Editorial
Lições
Seis anos após o início da pandemia do coronavírus, o Brasil ainda convive com as marcas de uma tragédia que ultrapassou a dimensão sanitária e se transformou em um dos maiores desafios humanitários da história recente. A sanção da lei que institui o 12 de março como Dia Nacional em Memória das Vítimas da Covid-19 representa mais do que um gesto simbólico: é um reconhecimento da dor de milhares de famílias e da necessidade de preservar a memória coletiva sobre um período que mudou o País e o mundo.
A pandemia deixou lições profundas. Expôs a importância da ciência, da vacinação, do fortalecimento dos sistemas públicos de saúde e da cooperação internacional diante de crises globais.

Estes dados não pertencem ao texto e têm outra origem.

$ cat src/mgc_pkg.sv
`timescale 1ns / 1ps

package mgc_pkg;

  localparam int ID_W   = 6;
  localparam int MASK_W = 8;
  localparam int KCNT_W = 7;

  localparam int IN_TDATA_W  = 16;
  localparam int OUT_TDATA_W = 24;
  localparam int OUT_TUSER_W = 2;

  typedef struct packed {
    logic [KCNT_W-1:0] kept_count;
    logic              overflow;
    logic              kept;
    logic [MASK_W-1:0] mask;
    logic [ID_W-1:0]   group_id;
    logic              last;
  } out_beat_t;

endpackage
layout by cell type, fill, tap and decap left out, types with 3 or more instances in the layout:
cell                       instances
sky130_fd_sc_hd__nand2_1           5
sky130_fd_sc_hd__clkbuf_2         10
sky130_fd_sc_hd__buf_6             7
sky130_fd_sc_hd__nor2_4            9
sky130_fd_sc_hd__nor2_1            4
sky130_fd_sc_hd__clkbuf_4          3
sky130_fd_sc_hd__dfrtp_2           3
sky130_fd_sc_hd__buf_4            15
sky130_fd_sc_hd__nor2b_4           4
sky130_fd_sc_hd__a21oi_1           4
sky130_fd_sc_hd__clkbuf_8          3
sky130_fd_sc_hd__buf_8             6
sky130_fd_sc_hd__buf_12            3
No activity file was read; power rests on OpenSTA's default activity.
### config.mk
export PLATFORM = sky130hd
export DESIGN_NAME = clin_ctrl
export DESIGN_NICKNAME = d
export VERILOG_FILES = /design/src/hdl/clin_pkg.sv /design/src/hdl/clin_ctrl.sv
export SDC_FILE = /design/constraint.sdc
export NUM_CORES = 1
export LEC_CHECK = 0
export BUFFER_PORTS_ARGS = -buffer_cell sky130_fd_sc_hd__buf_4
export CORE_UTILIZATION = 31
export DETAILED_ROUTE_END_ITERATION = 12
export GPL_ROUTABILITY_DRIVEN = 0
export PLACE_DENSITY = 0.49
export SYNTH_ARGS = -nofsm -noshare
export SYNTH_HDL_FRONTEND = slang
export SYNTH_SLANG_ARGS = --single-unit
### constraint.sdc
create_clock -name clock -period 4.4 [get_ports clock]
set_input_delay 0.66 -clock clock [delete_from_list [all_inputs] [get_ports clock]]
set_output_delay 0.66 -clock clock [all_outputs]
set_load 0.05 [all_outputs]
## src/hw/rtl/tdfp_pkg.sv

```systemverilog
// Package for the tagged decimal field parser.
// Holds the word types, tag characters, the parse mode type and small helpers.
// No dependencies.
package tdfp_pkg;

    // Word types for the two streaming channels.
    typedef struct packed {
        logic [7:0] byte_value;
        logic       first_of_buffer;
    } in_word_t;

    typedef struct packed {
        logic [1:0]  channel;
        logic [23:0] scaled_value;
    } out_word_t;

    localparam int ACC_W   = 24;
    localparam int SCALE_W = 32;
    localparam int PROD_W  = ACC_W + SCALE_W;

    // Configuration port.
    localparam int  APB_ADDR_W = 3;
    localparam int  APB_DATA_W = 32;
    localparam logic REG_IDX_SCALE = 1'b0;
    localparam logic [SCALE_W-1:0] SCALE_RESET = 32'd405789;

    // Tag and digit characters.
    localparam logic [7:0] CHR_OPEN_A  = 8'd65;
    localparam logic [7:0] CHR_CLOSE_B = 8'd66;
    localparam logic [7:0] CHR_OPEN_C  = 8'd67;
    localparam logic [7:0] CHR_CLOSE_D = 8'd68;
    localparam logic [7:0] CHR_OPEN_E  = 8'd69;
    localparam logic [7:0] CHR_CLOSE_F = 8'd70;
    localparam logic [7:0] CHR_OPEN_G  = 8'd71;
    localparam logic [7:0] CHR_CLOSE_H = 8'd72;
    localparam logic [7:0] CHR_ZERO    = 8'd48;
    localparam logic [7:0] CHR_NINE    = 8'd57;

    // Hunting, or inside the field of one channel.
    typedef enum logic [2:0] {
        MODE_HUNT = 3'd0,
        MODE_CH0  = 3'd1,
        MODE_CH1  = 3'd2,
        MODE_CH2  = 3'd3,
        MODE_CH3  = 3'd4
    } mode_t;

    // Closing tag that ends a field of the given channel.
    function automatic logic [7:0] close_tag(input logic [1:0] ch);
        logic [7:0] tag;
        case (ch)
            2'd0:    tag = CHR_CLOSE_B;
            2'd1:    tag = CHR_CLOSE_D;
            2'd2:    tag = CHR_CLOSE_F;
            default: tag = CHR_CLOSE_H;
        endcase
        return tag;
    endfunction

    function automatic logic is_digit(input logic [7:0] b);
        return (b >= CHR_ZERO) && (b <= CHR_NINE);
    endfunction

endpackage

```

## src/hw/rtl/tdfp_apb.sv

```systemverilog
// APB-style configuration port of the tagged decimal field parser.
// Holds the scale register. Depends on tdfp_pkg.
module tdfp_apb
    import tdfp_pkg::*;
(
    input  logic                  aclk,
    input  logic                  aresetn,
    input  logic                  psel,
    input  logic                  penable,
    input  logic                  pwrite,
    input  logic [APB_ADDR_W-1:0] paddr,
    input  logic [APB_DATA_W-1:0] pwdata,
    output logic [APB_DATA_W-1:0] prdata,
    output logic                  pready,
    output logic [SCALE_W-1:0]    scale
);

    logic [SCALE_W-1:0] scale_reg;
    logic               word_idx;
    logic               wr_en;

    // Registers are 32-bit words; the word index sits above the byte offset.
    assign word_idx = paddr[APB_ADDR_W-1];
    assign wr_en    = psel && penable && pwrite && (word_idx == REG_IDX_SCALE);
    assign pready   = 1'b1;

    always_ff @(posedge aclk) begin
        if (!aresetn) begin
            scale_reg <= SCALE_RESET;
        end else if (wr_en) begin
            scale_reg <= pwdata;
        end
    end

    always_comb begin
        unique case (word_idx)
            REG_IDX_SCALE: prdata = scale_reg;
            default:       prdata = '0;
        endcase
    end

    assign scale = scale_reg;

endmodule

```

## src/hw/rtl/tdfp_parse.sv

```systemverilog
// Parse state machine of the tagged decimal field parser.
// Hunts for tags, accumulates digits and flags completed fields. Depends on tdfp_pkg.
module tdfp_parse
    import tdfp_pkg::*;
#(
    parameter int MAX_DIGITS = 8
) (
    input  logic             aclk,
    input  logic             aresetn,
    input  logic             step,
    input  in_word_t         word,
    output logic             emit,
    output logic [1:0]       channel,
    output logic [ACC_W-1:0] acc
);

    localparam int CNT_W = $clog2(MAX_DIGITS);

    mode_t            mode_reg, mode_next, mode_eff;
    logic [CNT_W-1:0] cnt_reg, cnt_next;
    logic [ACC_W-1:0] acc_reg, acc_next;
    logic [CNT_W:0]   cnt_inc;
    logic [ACC_W-1:0] acc_digit;
    logic [1:0]       field_ch;

    // A first byte of a buffer is always seen in hunting mode.
    assign mode_eff  = word.first_of_buffer ? MODE_HUNT : mode_reg;
    assign field_ch  = 2'(3'(mode_eff) - 3'd1);
    assign cnt_inc   = (CNT_W+1)'(cnt_reg) + (CNT_W+1)'(1);
    assign acc_digit = (acc_reg << 3) + (acc_reg << 1) + ACC_W'(word.byte_value[3:0]);

    // Next state.
    always_comb begin
        mode_next = mode_eff;
        cnt_next  = cnt_reg;
        acc_next  = acc_reg;
        unique case (mode_eff)
            MODE_CH0, MODE_CH1, MODE_CH2, MODE_CH3: begin
                if (word.byte_value == close_tag(field_ch)) begin
                    mode_next = MODE_HUNT;
                end else if (is_digit(word.byte_value)) begin
                    acc_next = acc_digit;
                    cnt_next = CNT_W'(cnt_inc);
                    // Reaching the digit limit drops the field.
                    if (cnt_inc == (CNT_W+1)'(MAX_DIGITS)) begin
                        mode_next = MODE_HUNT;
                    end
                end else begin
                    // A foreign byte drops the field and is consumed.
                    mode_next = MODE_HUNT;
                end
            end
            default: begin
                mode_next = MODE_HUNT;
                if (word.byte_value == CHR_OPEN_A || word.byte_value == CHR_OPEN_C ||
                    word.byte_value == CHR_OPEN_E || word.byte_value == CHR_OPEN_G) begin
                    mode_next = mode_t'(3'(word.byte_value[2:1]) + 3'd1);
                    cnt_next  = '0;
                    acc_next  = '0;
                end
            end
        endcase
    end

    // Outputs.
    always_comb begin
        emit    = 1'b0;
        channel = field_ch;
        unique case (mode_eff)
            MODE_CH0, MODE_CH1, MODE_CH2, MODE_CH3: begin
                emit = (word.byte_value == close_tag(field_ch));
            end
            default: begin
                emit    = 1'b0;
                channel = 2'd0;
            end
        endcase
    end

    always_ff @(posedge aclk) begin
        if (!aresetn) begin
            mode_reg <= MODE_HUNT;
            cnt_reg  <= '0;
            acc_reg  <= '0;
        end else if (step) begin
            mode_reg <= mode_next;
            cnt_reg  <= cnt_next;
            acc_reg  <= acc_next;
        end
    end

    assign acc = acc_reg;

    a_emit_returns_to_hunt: assert property (@(posedge aclk) disable iff (!aresetn)
        (step && emit) |=> (mode_reg == MODE_HUNT))
        else $error("parser did not return to hunting after a closing tag");

    a_count_below_limit: assert property (@(posedge aclk) disable iff (!aresetn)
        (mode_reg != MODE_HUNT) |-> ((CNT_W+1)'(cnt_reg) < (CNT_W+1)'(MAX_DIGITS)))
        else $error("digit count reached the limit inside a field");

endmodule

```

## src/hw/rtl/tdfp_scale.sv

```systemverilog
// Result stage of the tagged decimal field parser.
// Scales the finished value by the Q0.32 factor into the result register. Depends on tdfp_pkg.
module tdfp_scale
    import tdfp_pkg::*;
(
    input  logic               aclk,
    input  logic               aresetn,
    input  logic               load,
    input  logic [1:0]         channel,
    input  logic [ACC_W-1:0]   acc,
    input  logic [SCALE_W-1:0] scale,
    input  logic               m_ready,
    output logic               m_valid,
    output out_word_t          m_data,
    output logic               slot_free
);

    logic              valid_reg, valid_next;
    out_word_t         data_reg;
    logic [PROD_W-1:0] prod;

    assign prod      = PROD_W'(acc) * PROD_W'(scale);
    assign slot_free = !valid_reg || m_ready;

    always_comb begin
        valid_next = valid_reg;
        if (load) begin
            valid_next = 1'b1;
        end else if (m_ready) begin
            valid_next = 1'b0;
        end
    end

    always_ff @(posedge aclk) begin
        if (!aresetn) begin
            valid_reg <= 1'b0;
        end else begin
            valid_reg <= valid_next;
        end
    end

    always_ff @(posedge aclk) begin
        if (load) begin
            data_reg.channel      <= channel;
            data_reg.scaled_value <= prod[PROD_W-1 -: ACC_W];
        end
    end

    assign m_valid = valid_reg;
    assign m_data  = data_reg;

    a_load_into_free_slot: assert property (@(posedge aclk) disable iff (!aresetn)
        load |-> slot_free)
        else $error("result register overwritten before it was taken");

endmodule

```

## src/hw/rtl/tagged_decimal_field_parser.sv

```systemverilog
// Top level of the tagged decimal field parser.
// Instantiates tdfp_apb, tdfp_parse and tdfp_scale; depends on tdfp_pkg.
//
// The parser takes a rangefinder byte stream, one byte per word on the s_ channel. While
// hunting it waits for an opening tag 'A', 'C', 'E' or 'G', which selects channel 0 to 3,
// then collects ASCII decimal digits until the matching closing tag 'B', 'D', 'F' or 'H'.
// At the closing tag it sends one word on the m_ channel carrying the channel and the
// collected value multiplied by scale_q32 / 2^32, truncated; an empty field gives 0. A field
// is dropped without a result when it reaches MAX_DIGITS digits or when any other byte shows
// up inside it, and that byte is not taken as a new opening tag. A byte flagged as the first
// of a buffer always puts the parser back into hunting before it is looked at. The block
// takes one word per clock cycle unless a closing tag waits on a full output register:
// each word passes through an input register, where the parse state machine consumes it,
// and a result goes from there into the output register, where the 24 by 32 bit scaling
// multiply sits. Bytes that give no result move on, and the input keeps accepting, even
// while a result waits in the full output register. scale_q32 lives at byte address 0 of
// the APB port and should only be written while the stream is idle.
module tagged_decimal_field_parser
    import tdfp_pkg::*;
#(
    parameter int MAX_DIGITS = 8
) (
    input  logic                  aclk,
    input  logic                  aresetn,
    // Byte stream in.
    input  logic                  s_valid,
    output logic                  s_ready,
    input  in_word_t              s_data,
    // Results out.
    output logic                  m_valid,
    input  logic                  m_ready,
    output out_word_t             m_data,
    // Configuration.
    input  logic                  psel,
    input  logic                  penable,
    input  logic                  pwrite,
    input  logic [APB_ADDR_W-1:0] paddr,
    input  logic [APB_DATA_W-1:0] pwdata,
    output logic [APB_DATA_W-1:0] prdata,
    output logic                  pready
);

    logic               in_valid_reg, in_valid_next;
    in_word_t           in_word_reg;
    logic               step;
    logic               emit;
    logic               slot_free;
    logic [1:0]         channel;
    logic [ACC_W-1:0]   acc;
    logic [SCALE_W-1:0] scale;

    tdfp_apb u_apb (
        .aclk    (aclk),
        .aresetn (aresetn),
        .psel    (psel),
        .penable (penable),
        .pwrite  (pwrite),
        .paddr   (paddr),
        .pwdata  (pwdata),
        .prdata  (prdata),
        .pready  (pready),
        .scale   (scale)
    );

    // The held word is consumed when it yields nothing, or when the result register can
    // take its result this cycle.
    assign step    = in_valid_reg && (slot_free || !emit);
    assign s_ready = !in_valid_reg || step;

    always_comb begin
        in_valid_next = in_valid_reg;
        if (s_valid && s_ready) begin
            in_valid_next = 1'b1;
        end else if (step) begin
            in_valid_next = 1'b0;
        end
    end

    always_ff @(posedge aclk) begin
        if (!aresetn) begin
            in_valid_reg <= 1'b0;
        end else begin
            in_valid_reg <= in_valid_next;
        end
    end

    always_ff @(posedge aclk) begin
        if (s_valid && s_ready) begin
            in_word_reg <= s_data;
        end
    end

    tdfp_parse #(
        .MAX_DIGITS (MAX_DIGITS)
    ) u_parse (
        .aclk    (aclk),
        .aresetn (aresetn),
        .step    (step),
        .word    (in_word_reg),
        .emit    (emit),
        .channel (channel),
        .acc     (acc)
    );

    tdfp_scale u_scale (
        .aclk      (aclk),
        .aresetn   (aresetn),
        .load      (step && emit),
        .channel   (channel),
        .acc       (acc),
        .scale     (scale),
        .m_ready   (m_ready),
        .m_valid   (m_valid),
        .m_data    (m_data),
        .slot_free (slot_free)
    );

    // A word stalled at the input means the input register is occupied.
    a_stall_only_when_full: assert property (@(posedge aclk) disable iff (!aresetn)
        !s_ready |-> in_valid_reg)
        else $error("input stalled with an empty input register");

endmodule

```

## config.mk

```make
export PLATFORM = sky130hd
export DESIGN_NAME = tagged_decimal_field_parser
export DESIGN_NICKNAME = d
export VERILOG_FILES = /design/src/hw/rtl/tdfp_pkg.sv /design/src/hw/rtl/tdfp_apb.sv /design/src/hw/rtl/tdfp_parse.sv /design/src/hw/rtl/tdfp_scale.sv /design/src/hw/rtl/tagged_decimal_field_parser.sv
export SDC_FILE = /design/constraint.sdc
export NUM_CORES = 2
export LEC_CHECK = 0
export ABC_AREA = 1
export BUFFER_PORTS_ARGS = -buffer_cell sky130_fd_sc_hd__buf_4
export CAP_MARGIN = 20
export CORE_MARGIN = 2
export CORE_UTILIZATION = 36
export DETAILED_ROUTE_END_ITERATION = 16
export PLACE_DENSITY = 0.6
export SYNTH_ARGS = -nofsm -noshare
export SYNTH_HDL_FRONTEND = slang
export SYNTH_SLANG_ARGS = --single-unit
export TNS_END_PERCENT = 100
```

## constraint.sdc

```tcl
create_clock -name aclk -period 16.65 [get_ports aclk]
set_input_delay 0.8325 -clock aclk [delete_from_list [all_inputs] [get_ports aclk]]
set_output_delay 0.8325 -clock aclk [all_outputs]
set_load 0.03 [all_outputs]
```

==> metrics.cfg <==
[synth]
synth.distinct_cells=43
synth_top_family_by_area=adder cells
ys_warn_count=0
synth_area_sq_mm=0.0313
synthMuxAreaShare=0
synthArstFlopShare=0
seq_area_frac_synth=0.0744
synthXorXnorAreaFrac=0.00531
synthSimpleGateAreaFrac=0.183
avgSynthCellArea_sq_um=7.45
ys_seq_elements=99
yosys.area_share.adder=0.511
synth_top_cell_by_area=fa_1
synth_flop_cell=dfxtp_1
syn_nets=5143
synth-edff-count=35
synthCells=4207
synth_area_leaders=fa_1 42%, inv_1 15%, nand2_1 14%
synth_top_area_share=0.421
synth_compound_area_frac=0.0467

[clock_tree]
clockBufferDepth=2
clock_sinks=99
cts_setup_buffers=0
cts_root_buffer=clkbuf_16
ctsHoldBuffers=0
cts_resized=0
ctsHtreeMaxLevel=3
clk_pin_slew_ns=0.09
cts_tree=done
clock_latency_ns=0.41
cts-buffers-inserted=9

[power_and_ir_drop]
power_density_mw_per_mm2=16.8
ir_worst_vdd_mv=0.0399
p_total_mw=0.561
p_leak_nw=19.6

[final_layout]
largest_reg_flops=32
stdcell_count=5326
seq_area_sq_mm=0.00234
layout.nets=5102
fillerInstances=9144
antenna_cells=0
layout-drive-gt1-share=0.0484
utilization=0.387
final_area_sq_mm=0.0335
multi_input_area_sq_mm=0.0234
areaGrowthSynthToFinish_pct=6.75

[place]
dp_hpwl_mm=69.8
postPlaceCellArea_sq_mm=0.0331
place.port_buffers=108
dp.cells=5310
gp_congestion=0.894

[global_route]
grt_pass1_wl_mm=146
grt_overflow_total=0
grt_max_degree=47
antenna_found_initial=0
grt_usage=0.210
grt_pass1_vias=27070

[route]
drt-initial-drc-count=1569
post_drt_wl_per_cell_um=16.9
ant_nets=0
num_vias=25089
post_drt_via_cell_ratio=4.71
dr.pass1.iters=7
drcViolationCount=0
wirelength_mm=90.0

[job]
cap_violations=0

[setup_path]
critPathLaunch=u_parse.acc[10]$_SDFFE_PN0P_
start_kind=flop
crit_type=reg2reg
critPathMaxFanout=22
critical_path_required_ns=16.79
end_kind=flop
critPathArrivalTime_ns=7.31
r2r-start=u_parse.acc[10]$_SDFFE_PN0P_

[floorplanning]
chipHeight_um=299
start_util=0.362
die_w_um=299
ios=112
rows=108
core_sq_mm=0.0865
die_area_sq_mm=0.0894

[sta]
min_period_ns=7.17
finalMaxSlewViolations=0
post-route-period-util=0.431
clock.fmax_mhz=139
rsz0062_at_grt=no
setup_tns_ns=0
hold_viol=0
worst_pin_slew_ns=0.985
fin_skew_ns=0.0300
slew_headroom=0.343
setup_viol=0

[outcome]
outcome=finished, final reports clean

[hold_path]
hold_path_class=reg2reg
holdCritStartpoint=u_apb.scale[6]$_SDFFE_PN0P_

-- through the flow --
step	worst slack [ns]	hold slack (ns)
final	9.48	0.476
after global routing	9.17	0.504
after CTS	9.51	0.480
after detailed placement	9.53	0.468
after global placement	9.59	0.463
after floorplan	10.61	0.460
-- power by group --
group,switching (mW),total [mW],internal [mW]
registers,0.00952,0.264,0.254
clock network,0.121,0.228,0.107
logic,0.0495,0.0692,0.0197
total,0.180,0.561,0.381
-- Yosys cell counts (11+ instances only) --
master / n
nand2_1: 1142
nand3_1: 67
nor3_1: 19
nor2_1: 163
a21oi_1: 141
o21ai_0: 82
dfxtp_1: 64
ha_1: 226
inv_1: 1274
edfxtp_1: 35
nand3b_1: 11
fa_1: 659
clkbuf_1: 202
nand4_1: 25
o21bai_1: 16
-- worst max-delay path, stage by stage (launching register included) --
cell and delay, ns:
dfxtp_1 0.87, buf_4 0.48, nand2_1 0.14, fa_1 0.50, fa_1 0.55, inv_1 0.06
fa_1 0.51, fa_1 0.58, fa_1 0.43, fa_1 0.49, inv_1 0.05, fa_1 0.50
inv_1 0.05, ha_1 0.41, nand2_1 0.18, o21bai_1 0.36, a21oi_1 0.20, o21bai_1 0.32
a21oi_1 0.11, nand3_1 0.08, nand2_1 0.06
-- final timing paths --
path              cells after the start                            to  slack [ns]
hold reg to reg                       2   u_apb.scale[6]$_SDFFE_PN0P_        0.48
setup / recovery                     20  u_scale.m_data[22]$_DFFE_PP_        9.48
hold / removal                        2   u_apb.scale[6]$_SDFFE_PN0P_        0.48
setup reg to reg                     20  u_scale.m_data[22]$_DFFE_PP_        9.48
-- cells by family (layout without fill, tap and decap cells) --
logic type	count (synthesis)	after routing
AO/OA/AOI/OAI	267	267
XOR/XNOR	19	19
buffers and inverters	1488	1452
flip-flops	99	99
adder cells (fa/ha/maj)	885	885
AND/OR/NAND/NOR	1448	1448
other	1	1
-- metal layers --
layer,track usage,wire length [um]
met1,0.249,35800
met2,0.378,45100
met3,0.0238,4360
met4,0.102,4690
met5,0,0
-- final cells by class --
cell class              instances  area share
clock buffers                   9     0.00673
clock inverters                 7     0.00236
inverters                    1278       0.143
multi-input cells            2620       0.699
flip-flops and latches         99      0.0700
well taps                    1155      0.0432
repair buffers                158      0.0355
-- cells in the final DEF, fill, tap and decap left out, drive strengths merged, types with 10 or more instances in the layout --
cell	instances
o21bai	16
ha	226
fa	659
a21oi	149
buf	158
nand2	1146
edfxtp	35
xor2	10
nand3b	11
nand3	69
inv	1280
nand4	25
nor3	19
nor2	166
dfxtp	64
o21ai	83
No activity file was read; power rests on OpenSTA's default activity.
--- src/design/bblur_pkg.sv ---
`timescale 1ns / 1ps

package bblur_pkg;

  localparam int MAX_WIDTH  = 1024;
  localparam int MAX_HEIGHT = 4096;
  localparam int ADDR_W     = $clog2(MAX_WIDTH);

  // Division by 2*count is a multiply by a rounded-up reciprocal. With a
  // numerator below 2**13 and a divisor up to 18, 19 fraction bits are exact.
  localparam int QUO_SHIFT = 19;
  localparam logic [18:0] RECIP [16] = '{
    19'd0,      19'd262144, 19'd131072, 19'd87382,
    19'd65536,  19'd52429,  19'd43691,  19'd37450,
    19'd32768,  19'd29128,  19'd0,      19'd0,
    19'd0,      19'd0,      19'd0,      19'd0
  };

  typedef enum logic [2:0] {
    S_IDLE,
    S_P_READ,
    S_P_LOAD,
    S_E_SUM,
    S_E_DIV,
    S_E_OUT,
    S_D_READ,
    S_D_LOAD
  } state_t;

  typedef enum logic [1:0] {
    K_FIRST,
    K_SECOND,
    K_DRAIN
  } kind_t;

  typedef struct packed {
    logic              cap;
    logic              mem_rd;
    logic              mem_wr;
    logic [ADDR_W-1:0] addr;
    logic              wr_bank;
    logic              win_shift;
    logic              top_bank;
    logic              sum_en;
    logic              sh;
    logic [2:0]        cv;
    logic [2:0]        rv;
    logic              fe;
    logic              div_en;
    logic              out_load;
  } cmd_t;

  typedef struct packed {
    logic out_free;
  } stat_t;

endpackage
$ cat config.mk
export PLATFORM = sky130hd
export DESIGN_NAME = lru_keyed_result_cache
export DESIGN_NICKNAME = d
export VERILOG_FILES = /design/src/hw/rtl/lkrc_pkg.sv /design/src/hw/rtl/lru_keyed_result_cache.sv /design/src/hw/rtl/lkrc_store.sv /design/src/hw/rtl/lkrc_entry_unit.sv
export SDC_FILE = /design/constraint.sdc
export NUM_CORES = 2
export LEC_CHECK = 0
export BUFFER_PORTS_ARGS = -buffer_cell sky130_fd_sc_hd__buf_2
export CORE_MARGIN = 10
export CORE_UTILIZATION = 35
export CTS_BUF_LIST = sky130_fd_sc_hd__clkbuf_16
export DETAILED_ROUTE_END_ITERATION = 16
export GPL_ROUTABILITY_DRIVEN = 1
export GPL_TIMING_DRIVEN = 1
export PLACE_DENSITY_LB_ADDON = 0.12
export SYNTH_ARGS = -nofsm -noshare
export SYNTH_HDL_FRONTEND = slang
export SYNTH_HIERARCHICAL = 1
export SYNTH_SLANG_ARGS = --single-unit
$ cat constraint.sdc
create_clock -name clk -period 8.95 [get_ports clk]
set_input_delay 1.79 -clock clk [delete_from_list [all_inputs] [get_ports clk]]
set_output_delay 1.79 -clock clk [all_outputs]
set_load 0.05 [all_outputs]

No Brasil, onde mais de 716 mil vidas foram perdidas, a Covid-19 evidenciou tanto a capacidade de resposta de profissionais de saúde e instituições científicas quanto os custos humanos da polarização política em torno de medidas sanitárias. Em escala mundial, a crise reforçou que nenhum país está preparado para enfrentar sozinho ameaças globais dessa magnitude.
Transformar o 12 de março em um dia nacional de memória é, portanto, um convite à reflexão permanente. Lembrar as vítimas não significa apenas olhar para o passado, mas reconhecer a responsabilidade de construir sociedades mais preparadas, solidárias e comprometidas com a vida diante das crises que ainda virão.